A proposta pelo fim da jornada de trabalho 6x1 ganhou força definitiva no Congresso após o presidente da Câmara, Hugo Motta, encaminhar os projetos para a Comissão de Constituição e Justiça (CCJ). Com o apoio estratégico do Centrão, o governo federal projeta a aprovação da medida ainda no primeiro semestre de 2026. A tendência é que o texto final estabeleça uma escala de 5x2, reduzindo a carga horária de 44 para 40 horas semanais sem redução salarial.

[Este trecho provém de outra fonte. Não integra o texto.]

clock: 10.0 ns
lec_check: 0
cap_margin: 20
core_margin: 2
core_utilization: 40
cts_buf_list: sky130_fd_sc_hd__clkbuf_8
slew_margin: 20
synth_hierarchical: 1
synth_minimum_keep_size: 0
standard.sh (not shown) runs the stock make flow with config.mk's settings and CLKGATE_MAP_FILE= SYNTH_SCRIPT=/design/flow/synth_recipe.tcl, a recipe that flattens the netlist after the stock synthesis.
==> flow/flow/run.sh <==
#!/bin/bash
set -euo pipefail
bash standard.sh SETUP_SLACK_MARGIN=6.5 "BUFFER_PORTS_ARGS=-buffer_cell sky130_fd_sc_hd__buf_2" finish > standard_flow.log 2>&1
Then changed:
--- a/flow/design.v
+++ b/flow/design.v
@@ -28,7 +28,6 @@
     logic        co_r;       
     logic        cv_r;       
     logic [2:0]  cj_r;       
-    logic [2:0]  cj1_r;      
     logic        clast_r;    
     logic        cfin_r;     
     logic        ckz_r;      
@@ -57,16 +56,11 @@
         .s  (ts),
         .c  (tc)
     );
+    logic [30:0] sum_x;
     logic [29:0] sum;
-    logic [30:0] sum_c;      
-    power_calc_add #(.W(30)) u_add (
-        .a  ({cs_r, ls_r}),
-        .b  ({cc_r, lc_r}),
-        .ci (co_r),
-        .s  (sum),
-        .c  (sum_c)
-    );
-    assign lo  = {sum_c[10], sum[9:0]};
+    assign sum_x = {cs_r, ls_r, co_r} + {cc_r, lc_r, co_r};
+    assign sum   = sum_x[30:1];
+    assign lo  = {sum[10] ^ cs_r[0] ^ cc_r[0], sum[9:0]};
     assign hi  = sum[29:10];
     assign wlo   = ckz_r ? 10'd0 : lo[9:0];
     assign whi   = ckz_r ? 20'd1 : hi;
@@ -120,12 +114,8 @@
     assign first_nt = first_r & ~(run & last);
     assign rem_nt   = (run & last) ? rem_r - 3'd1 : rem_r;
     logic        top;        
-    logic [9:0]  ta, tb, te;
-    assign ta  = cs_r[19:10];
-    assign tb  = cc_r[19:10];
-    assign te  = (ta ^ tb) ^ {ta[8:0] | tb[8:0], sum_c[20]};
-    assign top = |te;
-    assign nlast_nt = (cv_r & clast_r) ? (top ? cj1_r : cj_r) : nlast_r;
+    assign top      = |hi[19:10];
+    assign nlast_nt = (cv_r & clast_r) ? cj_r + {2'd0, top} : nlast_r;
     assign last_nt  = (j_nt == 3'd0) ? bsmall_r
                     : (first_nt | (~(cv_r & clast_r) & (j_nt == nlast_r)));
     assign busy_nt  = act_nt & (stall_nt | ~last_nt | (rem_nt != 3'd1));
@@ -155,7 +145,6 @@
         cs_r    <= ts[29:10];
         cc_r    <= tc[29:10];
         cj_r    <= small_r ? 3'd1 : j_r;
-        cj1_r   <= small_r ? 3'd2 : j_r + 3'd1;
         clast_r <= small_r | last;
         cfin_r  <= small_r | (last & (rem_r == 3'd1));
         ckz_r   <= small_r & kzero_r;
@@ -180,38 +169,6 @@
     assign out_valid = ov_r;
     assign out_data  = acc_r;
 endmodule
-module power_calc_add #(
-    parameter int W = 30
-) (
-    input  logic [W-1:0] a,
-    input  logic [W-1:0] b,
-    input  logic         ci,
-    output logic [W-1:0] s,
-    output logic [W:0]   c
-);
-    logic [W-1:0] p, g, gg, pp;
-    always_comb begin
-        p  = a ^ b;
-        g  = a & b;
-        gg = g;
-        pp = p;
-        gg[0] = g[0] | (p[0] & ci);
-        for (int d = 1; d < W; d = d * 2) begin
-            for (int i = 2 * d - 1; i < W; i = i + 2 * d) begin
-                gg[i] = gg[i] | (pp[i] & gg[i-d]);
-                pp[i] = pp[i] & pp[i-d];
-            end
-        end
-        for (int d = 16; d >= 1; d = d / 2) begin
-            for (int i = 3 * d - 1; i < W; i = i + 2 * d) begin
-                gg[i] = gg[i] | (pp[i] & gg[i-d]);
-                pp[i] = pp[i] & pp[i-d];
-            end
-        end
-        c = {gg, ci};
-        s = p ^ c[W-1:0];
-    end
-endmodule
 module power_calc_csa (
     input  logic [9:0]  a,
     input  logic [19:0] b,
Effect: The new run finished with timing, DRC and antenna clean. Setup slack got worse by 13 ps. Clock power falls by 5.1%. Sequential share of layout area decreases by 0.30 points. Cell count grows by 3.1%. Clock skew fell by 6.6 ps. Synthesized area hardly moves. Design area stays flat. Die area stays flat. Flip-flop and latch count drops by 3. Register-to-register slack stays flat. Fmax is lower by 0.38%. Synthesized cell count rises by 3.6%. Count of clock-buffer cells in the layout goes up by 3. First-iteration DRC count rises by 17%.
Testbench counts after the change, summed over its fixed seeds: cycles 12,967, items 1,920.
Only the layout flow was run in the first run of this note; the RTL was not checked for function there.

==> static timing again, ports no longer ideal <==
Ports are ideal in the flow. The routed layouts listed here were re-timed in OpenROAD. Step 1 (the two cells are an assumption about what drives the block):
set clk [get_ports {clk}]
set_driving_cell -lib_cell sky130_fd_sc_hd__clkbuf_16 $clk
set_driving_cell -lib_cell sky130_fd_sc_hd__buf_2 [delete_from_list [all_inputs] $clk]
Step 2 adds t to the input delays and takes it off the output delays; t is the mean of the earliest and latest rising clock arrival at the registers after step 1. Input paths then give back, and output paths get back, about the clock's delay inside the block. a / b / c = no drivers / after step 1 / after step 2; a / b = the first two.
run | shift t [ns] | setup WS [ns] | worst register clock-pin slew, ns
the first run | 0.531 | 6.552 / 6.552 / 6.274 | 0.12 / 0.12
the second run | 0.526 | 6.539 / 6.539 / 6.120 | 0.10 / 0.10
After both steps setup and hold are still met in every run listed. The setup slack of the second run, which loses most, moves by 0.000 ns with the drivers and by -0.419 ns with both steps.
Source: an optimization exercise on an open RTL-to-GDS flow (aim: a short achievable clock period and few clock cycles per item). Production flows keep margins and buffers that such runs may drop. Where RTL was checked, it was by simulation tests only, not by an equivalence proof against the original. The RTL of run 3 was laid out without a check of its function. Power is estimated from default activity; no workload was simulated.

**flow/config.mk**
```make
export PLATFORM = sky130hd
export DESIGN_NAME = wb_cache
export DESIGN_NICKNAME = wb_cache
export VERILOG_FILES = /design/flow/design.v
export SDC_FILE = /design/flow/constraint.sdc
export NUM_CORES = 4
export LEC_CHECK = 0
export ABC_AREA = 0
export ABC_CLOCK_PERIOD_IN_PS = 2500
export CAP_MARGIN = 20
export CORE_MARGIN = 2
export CORE_UTILIZATION = 50
export GPL_TIMING_DRIVEN = 1
export SETUP_SLACK_MARGIN = 5
export SLEW_MARGIN = 20
export TNS_END_PERCENT = 100
```
**flow/constraint.sdc**
```tcl
create_clock -name core_clock -period 8.0 [get_ports {clk}]
set_input_delay 1.6000 -clock core_clock [delete_from_list [all_inputs] [get_ports {clk}]]
set_output_delay 1.6000 -clock core_clock [all_outputs]
set_load 0.01 [all_outputs]
```
**flow/standard.sh**
```bash
#!/bin/bash
# synth_recipe.tcl (not shown) runs the flow's synth.tcl, then flattens the netlist and writes it again
# the make line also repeats each setting of config.mk as NAME=value (left out here)
make -C /OpenROAD-flow-scripts/flow DESIGN_CONFIG=/design/flow/config.mk WORK_HOME=/design/flow/orfs CLKGATE_MAP_FILE= SYNTH_SCRIPT=/design/flow/synth_recipe.tcl "${@:-finish}"
```
**flow/flow/run.sh**
```bash
#!/bin/bash
set -euo pipefail
bash standard.sh SETUP_SLACK_MARGIN=5.3 finish > flow_make.log 2>&1
```
Background: an optimization exercise with open tools, aiming at small area, a short achievable clock period and few clock cycles per item. Do not read the settings as production practice. No run shown here included a check of the RTL's function; only the layout flow was run.

===== flow/flow/run.sh =====
#!/bin/bash
# Standard layout, with the port buffers made of buf_1 instead of the flow's
# default pick, which is a slow delay cell. Every port still gets a buffer.
set -e
cp standard.sh standard_sh.txt
export BUFFER_PORTS_ARGS="-buffer_cell sky130_fd_sc_hd__buf_1"
bash standard.sh > standard.log 2>&1

===== flow/standard.sh =====
#!/bin/bash
# synth_recipe.tcl (not shown) runs the flow's synth.tcl, then flattens the netlist and writes it again
# the make line also repeats each setting of config.mk as NAME=value (left out here)
make -C /OpenROAD-flow-scripts/flow DESIGN_CONFIG=/design/flow/config.mk WORK_HOME=/design/flow/orfs CLKGATE_MAP_FILE= SYNTH_SCRIPT=/design/flow/synth_recipe.tcl "${@:-finish}"

===== flow/config.mk =====
export PLATFORM = sky130hd
export DESIGN_NAME = julian_day_converter
export DESIGN_NICKNAME = julian_day_converter
export VERILOG_FILES = /design/flow/design.v
export SDC_FILE = /design/flow/constraint.sdc
export NUM_CORES = 4
export LEC_CHECK = 0
export CAP_MARGIN = 20
export CORE_MARGIN = 2
export CORE_UTILIZATION = 40
export SLEW_MARGIN = 20

===== flow/constraint.sdc =====
create_clock -name core_clock -period 6.0 [get_ports {clk}]
set_input_delay 1.2000 -clock core_clock [delete_from_list [all_inputs] [get_ports {clk}]]
set_output_delay 1.2000 -clock core_clock [all_outputs]
set_load 0.01 [all_outputs]

===== flow/design.v =====
package jdc_pkg;
  localparam int YEAR_W  = 14;
  localparam int MONTH_W = 4;
  localparam int DAY_W   = 5;
  localparam int JDN_W   = 23;
  localparam int TDATA_W = 48;
  localparam logic [22:0] JDN_EPOCH = 23'd1721119;   
  localparam logic [22:0] JDN_FIRST = 23'd1721426;   
  localparam logic [22:0] JDN_LAST  = 23'd5373484;   
  localparam logic [18:0] EST_OFS = 19'd37704;
endpackage
module jdc_ctrl (
  input  logic clk,
  input  logic rst_n,
  input  logic in_tvalid,
  input  logic out_tready,
  output logic en,
  output logic vld_out
);
  logic v1_r, v2_r, v3_r;
  assign en      = ~v3_r | out_tready;
  assign vld_out = v3_r;
  always_ff @(posedge clk) begin
    if (!rst_n) begin
      v1_r <= 1'b0;
      v2_r <= 1'b0;
      v3_r <= 1'b0;
    end else if (en) begin
      v1_r <= in_tvalid;
      v2_r <= v1_r;
      v3_r <= v2_r;
    end
  end
endmodule
module jdc_fwd (
  input  logic [13:0] year,
  input  logic [3:0]  month,
  input  logic [4:0]  day,
  output logic [13:0] y_mar,
  output logic [8:0]  tday
);
  logic       early;
  logic [8:0] tmon;
  assign early = (month <= 4'd2);
  always_comb begin
    if (year == 14'd0) y_mar = early ? 14'd0 : 14'd1;
    else               y_mar = year - {13'd0, early};
  end
  always_comb begin
    case (month)
      4'd0:  tmon = 9'd275;
      4'd1:  tmon = 9'd306;
      4'd2:  tmon = 9'd337;
      4'd3:  tmon = 9'd0;
      4'd4:  tmon = 9'd31;
      4'd5:  tmon = 9'd61;
      4'd6:  tmon = 9'd92;
      4'd7:  tmon = 9'd122;
      4'd8:  tmon = 9'd153;
      4'd9:  tmon = 9'd184;
      4'd10: tmon = 9'd214;
      4'd11: tmon = 9'd245;
      4'd12: tmon = 9'd275;
      4'd13: tmon = 9'd306;
      4'd14: tmon = 9'd337;
      default: tmon = 9'd367;
    endcase
  end
  assign tday = tmon + {4'd0, day};
endmodule
import jdc_pkg::*;
module jdc_inv_est (
  input  logic [22:0] n,
  output logic [13:0] y_est,
  output logic        err
);
  logic [16:0] sa, sb, p;
  assign err   = (n < JDN_FIRST) || (n > JDN_LAST);
  logic e_c0, e_c1, e_c2, e_c3, e_c4, e_c5, e_c6, e_c7;
  logic e_c8, e_c9, e_c10, e_c11, e_c12, e_c13, e_c14, e_c15;
  logic e_c16, e_c17, e_c18, e_c19, e_c20, e_c21, e_c22, e_c23;
  logic e_c24, e_c25, e_c26, e_c27, e_c28, e_c29, e_c30, e_c31;
  logic e_c32, e_c33, e_c34, e_c35, e_c36, e_c37, e_c38, e_c39;
  logic e_c40, e_c41, e_c42, e_c43, e_c44, e_c45, e_c46, e_c47;
  logic e_c48, e_c49, e_c50, e_c51, e_c52, e_c53, e_c54, e_c55;
  logic e_c56, e_c57, e_c58, e_s0, e_s1, e_s2, e_s3, e_s4;
  logic e_s5, e_s6, e_s7, e_s8, e_s9, e_s10, e_s11, e_s12;
  logic e_s13, e_s14, e_s15, e_s16, e_s17, e_s18, e_s19, e_s20;
  logic e_s21, e_s22, e_s23, e_s24, e_s25, e_s26, e_s27, e_s28;
  logic e_s29, e_s30, e_s31, e_s32, e_s33, e_s34, e_s35, e_s36;
  logic e_s37, e_s38, e_s39, e_s40, e_s41, e_s42, e_s43, e_s44;
  logic e_s45, e_s46, e_s47, e_s48, e_s49, e_s50, e_s51, e_s52;
  logic e_s53, e_s54, e_s55, e_s56, e_s57, e_s58;
  assign e_s0 = n[7] ^ n[9];
  assign e_c0 = n[7] & n[9];
  assign e_s1 = n[8] ^ n[10];
  assign e_c1 = n[8] & n[10];
  assign e_s2 = n[9] ^ n[11] ^ n[12];
  assign e_c2 = (n[9] & n[11]) | (n[9] & n[12]) | (n[11] & n[12]);
  assign e_s3 = n[10] ^ n[12] ^ n[13];
  assign e_c3 = (n[10] & n[12]) | (n[10] & n[13]) | (n[12] & n[13]);
  assign e_s4 = n[11] ^ n[13] ^ n[14];
  assign e_c4 = (n[11] & n[13]) | (n[11] & n[14]) | (n[13] & n[14]);
  assign e_s5 = n[12] ^ n[14];
  assign e_c5 = n[12] & n[14];
  assign e_s6 = n[6] ^ n[8] ^ n[9];
  assign e_c6 = (n[6] & n[8]) | (n[6] & n[9]) | (n[8] & n[9]);
  assign e_s7 = n[10] ^ n[12] ^ ~n[15];
  assign e_c7 = (n[10] & n[12]) | (n[10] & ~n[15]) | (n[12] & ~n[15]);
  assign e_s8 = ~n[18] ^ 1'b1;
  assign e_c8 = ~n[18] & 1'b1;
  assign e_s9 = n[11] ^ n[13] ^ ~n[16];
  assign e_c9 = (n[11] & n[13]) | (n[11] & ~n[16]) | (n[13] & ~n[16]);
  assign e_s10 = ~n[19] ^ e_c0 ^ e_s1;
  assign e_c10 = (~n[19] & e_c0) | (~n[19] & e_s1) | (e_c0 & e_s1);
  assign e_s11 = n[14] ^ ~n[17] ^ ~n[20];
  assign e_c11 = (n[14] & ~n[17]) | (n[14] & ~n[20]) | (~n[17] & ~n[20]);
  assign e_s12 = 1'b1 ^ e_c1 ^ e_s2;
  assign e_c12 = (1'b1 & e_c1) | (1'b1 & e_s2) | (e_c1 & e_s2);
  assign e_s13 = n[15] ^ ~n[18] ^ ~n[21];
  assign e_c13 = (n[15] & ~n[18]) | (n[15] & ~n[21]) | (~n[18] & ~n[21]);
  assign e_s14 = 1'b1 ^ e_c2 ^ e_s3;
  assign e_c14 = (1'b1 & e_c2) | (1'b1 & e_s3) | (e_c2 & e_s3);
  assign e_s15 = n[16] ^ ~n[19] ^ ~n[22];
  assign e_c15 = (n[16] & ~n[19]) | (n[16] & ~n[22]) | (~n[19] & ~n[22]);
  assign e_s16 = 1'b1 ^ e_c3 ^ e_s4;
  assign e_c16 = (1'b1 & e_c3) | (1'b1 & e_s4) | (e_c3 & e_s4);
  assign e_s17 = n[15] ^ n[17] ^ ~n[20];
  assign e_c17 = (n[15] & n[17]) | (n[15] & ~n[20]) | (n[17] & ~n[20]);
  assign e_s18 = 1'b1 ^ e_c4 ^ e_s5;
  assign e_c18 = (1'b1 & e_c4) | (1'b1 & e_s5) | (e_c4 & e_s5);
  assign e_s19 = n[13] ^ n[15] ^ n[16];
  assign e_c19 = (n[13] & n[15]) | (n[13] & n[16]) | (n[15] & n[16]);
  assign e_s20 = n[18] ^ ~n[21] ^ e_c5;
  assign e_c20 = (n[18] & ~n[21]) | (n[18] & e_c5) | (~n[21] & e_c5);
  assign e_s21 = n[14] ^ n[16] ^ n[17];
  assign e_c21 = (n[14] & n[16]) | (n[14] & n[17]) | (n[16] & n[17]);
  assign e_s22 = n[19] ^ ~n[22];
  assign e_c22 = n[19] & ~n[22];
  assign e_s23 = n[15] ^ n[17] ^ n[18];
  assign e_c23 = (n[15] & n[17]) | (n[15] & n[18]) | (n[17] & n[18]);
  assign e_s24 = n[20] ^ 1'b1;
  assign e_c24 = n[20] & 1'b1;
  assign e_s25 = n[16] ^ n[18] ^ n[19];
  assign e_c25 = (n[16] & n[18]) | (n[16] & n[19]) | (n[18] & n[19]);
  assign e_s26 = n[17] ^ n[19] ^ n[20];
  assign e_c26 = (n[17] & n[19]) | (n[17] & n[20]) | (n[19] & n[20]);
  assign e_s27 = n[11] ^ ~n[14];
  assign e_c27 = n[11] & ~n[14];
  assign e_s28 = e_s0 ^ e_c6 ^ e_s7;
  assign e_c28 = (e_s0 & e_c6) | (e_s0 & e_s7) | (e_c6 & e_s7);
  assign e_s29 = e_c7 ^ e_c8 ^ e_s9;
  assign e_c29 = (e_c7 & e_c8) | (e_c7 & e_s9) | (e_c8 & e_s9);
  assign e_s30 = e_c9 ^ e_c10 ^ e_s11;
  assign e_c30 = (e_c9 & e_c10) | (e_c9 & e_s11) | (e_c10 & e_s11);
  assign e_s31 = e_c11 ^ e_c12 ^ e_s13;
  assign e_c31 = (e_c11 & e_c12) | (e_c11 & e_s13) | (e_c12 & e_s13);
  assign e_s32 = e_c13 ^ e_c14 ^ e_s15;
  assign e_c32 = (e_c13 & e_c14) | (e_c13 & e_s15) | (e_c14 & e_s15);
  assign e_s33 = e_c15 ^ e_c16 ^ e_s17;
  assign e_c33 = (e_c15 & e_c16) | (e_c15 & e_s17) | (e_c16 & e_s17);
  assign e_s34 = e_c17 ^ e_c18 ^ e_s19;
  assign e_c34 = (e_c17 & e_c18) | (e_c17 & e_s19) | (e_c18 & e_s19);
  assign e_s35 = e_c19 ^ e_c20 ^ e_s21;
  assign e_c35 = (e_c19 & e_c20) | (e_c19 & e_s21) | (e_c20 & e_s21);
  assign e_s36 = e_c21 ^ e_c22 ^ e_s23;
  assign e_c36 = (e_c21 & e_c22) | (e_c21 & e_s23) | (e_c22 & e_s23);
  assign e_s37 = n[21] ^ e_c23 ^ e_c24;
  assign e_c37 = (n[21] & e_c23) | (n[21] & e_c24) | (e_c23 & e_c24);
  assign e_s38 = n[22] ^ 1'b1 ^ e_c25;
  assign e_c38 = (n[22] & 1'b1) | (n[22] & e_c25) | (1'b1 & e_c25);
  assign e_s39 = n[18] ^ n[20] ^ n[21];
  assign e_c39 = (n[18] & n[20]) | (n[18] & n[21]) | (n[20] & n[21]);
  assign e_s40 = n[19] ^ n[21] ^ n[22];
  assign e_c40 = (n[19] & n[21]) | (n[19] & n[22]) | (n[21] & n[22]);
  assign e_s41 = n[20] ^ n[22];
  assign e_c41 = n[20] & n[22];
  assign e_s42 = ~n[17] ^ e_s6;
  assign e_c42 = ~n[17] & e_s6;
  assign e_s43 = e_s8 ^ e_c27 ^ e_s28;
  assign e_c43 = (e_s8 & e_c27) | (e_s8 & e_s28) | (e_c27 & e_s28);
  assign e_s44 = e_s10 ^ e_c28 ^ e_s29;
  assign e_c44 = (e_s10 & e_c28) | (e_s10 & e_s29) | (e_c28 & e_s29);
  assign e_s45 = e_s12 ^ e_c29 ^ e_s30;
  assign e_c45 = (e_s12 & e_c29) | (e_s12 & e_s30) | (e_c29 & e_s30);
  assign e_s46 = e_s14 ^ e_c30 ^ e_s31;
  assign e_c46 = (e_s14 & e_c30) | (e_s14 & e_s31) | (e_c30 & e_s31);
  assign e_s47 = e_s16 ^ e_c31 ^ e_s32;
  assign e_c47 = (e_s16 & e_c31) | (e_s16 & e_s32) | (e_c31 & e_s32);
  assign e_s48 = e_s18 ^ e_c32 ^ e_s33;
  assign e_c48 = (e_s18 & e_c32) | (e_s18 & e_s33) | (e_c32 & e_s33);
  assign e_s49 = e_s20 ^ e_c33 ^ e_s34;
  assign e_c49 = (e_s20 & e_c33) | (e_s20 & e_s34) | (e_c33 & e_s34);
  assign e_s50 = e_s22 ^ e_c34 ^ e_s35;
  assign e_c50 = (e_s22 & e_c34) | (e_s22 & e_s35) | (e_c34 & e_s35);
  assign e_s51 = e_s24 ^ e_c35 ^ e_s36;
  assign e_c51 = (e_s24 & e_c35) | (e_s24 & e_s36) | (e_c35 & e_s36);
  assign e_s52 = e_s25 ^ e_c36 ^ e_s37;
  assign e_c52 = (e_s25 & e_c36) | (e_s25 & e_s37) | (e_c36 & e_s37);
  assign e_s53 = e_s26 ^ e_c37 ^ e_s38;
  assign e_c53 = (e_s26 & e_c37) | (e_s26 & e_s38) | (e_c37 & e_s38);
  assign e_s54 = e_c26 ^ e_c38 ^ e_s39;
  assign e_c54 = (e_c26 & e_c38) | (e_c26 & e_s39) | (e_c38 & e_s39);
  assign e_s55 = 1'b1 ^ e_c39 ^ e_s40;
  assign e_c55 = (1'b1 & e_c39) | (1'b1 & e_s40) | (e_c39 & e_s40);
  assign e_s56 = 1'b1 ^ e_c40 ^ e_s41;
  assign e_c56 = (1'b1 & e_c40) | (1'b1 & e_s41) | (e_c40 & e_s41);
  assign e_s57 = n[21] ^ e_c41;
  assign e_c57 = n[21] & e_c41;
  assign e_s58 = n[22] ^ 1'b1;
  assign e_c58 = n[22] & 1'b1;
  assign sa = {e_c57, e_c56, e_c55, e_c54, e_c53, e_c52, e_c51, e_c50, e_c49, e_c48, e_c47, e_c46, e_c45, e_c44, e_c43, e_c42, e_s27};
  assign sb = {e_s58, e_s57, e_s56, e_s55, e_s54, e_s53, e_s52, e_s51, e_s50, e_s49, e_s48, e_s47, e_s46, e_s45, e_s44, e_s43, e_s42};
  assign p     = sa + sb;
  assign y_est = p[16:3];
endmodule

Para o governo, a pauta é vista como uma entrega “transformadora” e deve ser votada em plenário no mês de maio, em alusão ao Dia do Trabalhador. Parlamentares defendem que a mudança é essencial para garantir saúde, lazer e dignidade à classe trabalhadora, além de estimular o consumo e a produtividade. A articulação política busca agora unificar as propostas da deputada Erika Hilton e do deputado Reginaldo Lopes para acelerar a tramitação em uma comissão especial.
Apesar da resistência de setores empresariais que temem o aumento de custos, estudos do Ipea indicam que o mercado brasileiro tem capacidade para absorver a transição. O relatório aponta que o impacto operacional seria inferior a 1% para grandes indústrias, similar a reajustes históricos do salário-mínimo.